(Collected data)
// IOTDF
module IOTDF( clk, rst, in_en, iot_in, fn_sel, busy, valid, iot_out);
Size: ~140 I/O pins, about 36,000 sq um of cells after synthesis.
export LEC_CHECK = 0
export ABC_AREA = 1
export CAP_MARGIN = 20
export CORE_ASPECT_RATIO = 0.5
export CORE_MARGIN = 8
export CORE_UTILIZATION = 72
export CTS_CLUSTER_DIAMETER = 294
export CTS_CLUSTER_SIZE = 76
export GPL_ROUTABILITY_DRIVEN = 0
export HOLD_SLACK_MARGIN = 0.13
export PLACE_DENSITY = 0.89
export SETUP_SLACK_MARGIN = 0.54
export SLEW_MARGIN = 40
export TNS_END_PERCENT = 5
create_clock -name core_clock -period 10.0 [get_ports {clk}]
run.sh (not shown) runs the stock make flow with config.mk's settings and CLKGATE_MAP_FILE=.
The starting point stopped in 5_1_grt with GRT-0232.
Next try:
ABC_AREA = not set   (was 1)
CORE_ASPECT_RATIO = not set   (was 0.5)
CORE_MARGIN = 2   (was 8)
CTS_CLUSTER_DIAMETER = not set   (was 294)
CTS_CLUSTER_SIZE = 33   (was 76)
GPL_ROUTABILITY_DRIVEN = not set   (was 0)
HOLD_SLACK_MARGIN = not set   (was 0.13)
PLACE_DENSITY = 0.95   (was 0.89)
SETUP_SLACK_MARGIN = not set   (was 0.54)
SLEW_MARGIN = 20   (was 40)
TNS_END_PERCENT = not set   (was 5)
clock period = 4.5 ns   (was 10.0 ns; I/O delays follow)
Effect: The changed run completed and failed the layout checks on negative setup slack. Die size is lower by 13%. Synthesized area is lower by about 2.6%. Synthesized cell count is lower by about 20%.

→ YOUR GOAL:
Your task is to transcribe exactly the lines from the one with "TNS_END_PERCENT = not" through the end of the data, both included, and nothing besides.

→ WRITTEN SOLUTION:
TNS_END_PERCENT = not set   (was 5)
clock period = 4.5 ns   (was 10.0 ns; I/O delays follow)
Effect: The changed run completed and failed the layout checks on negative setup slack. Die size is lower by 13%. Synthesized area is lower by about 2.6%. Synthesized cell count is lower by about 20%.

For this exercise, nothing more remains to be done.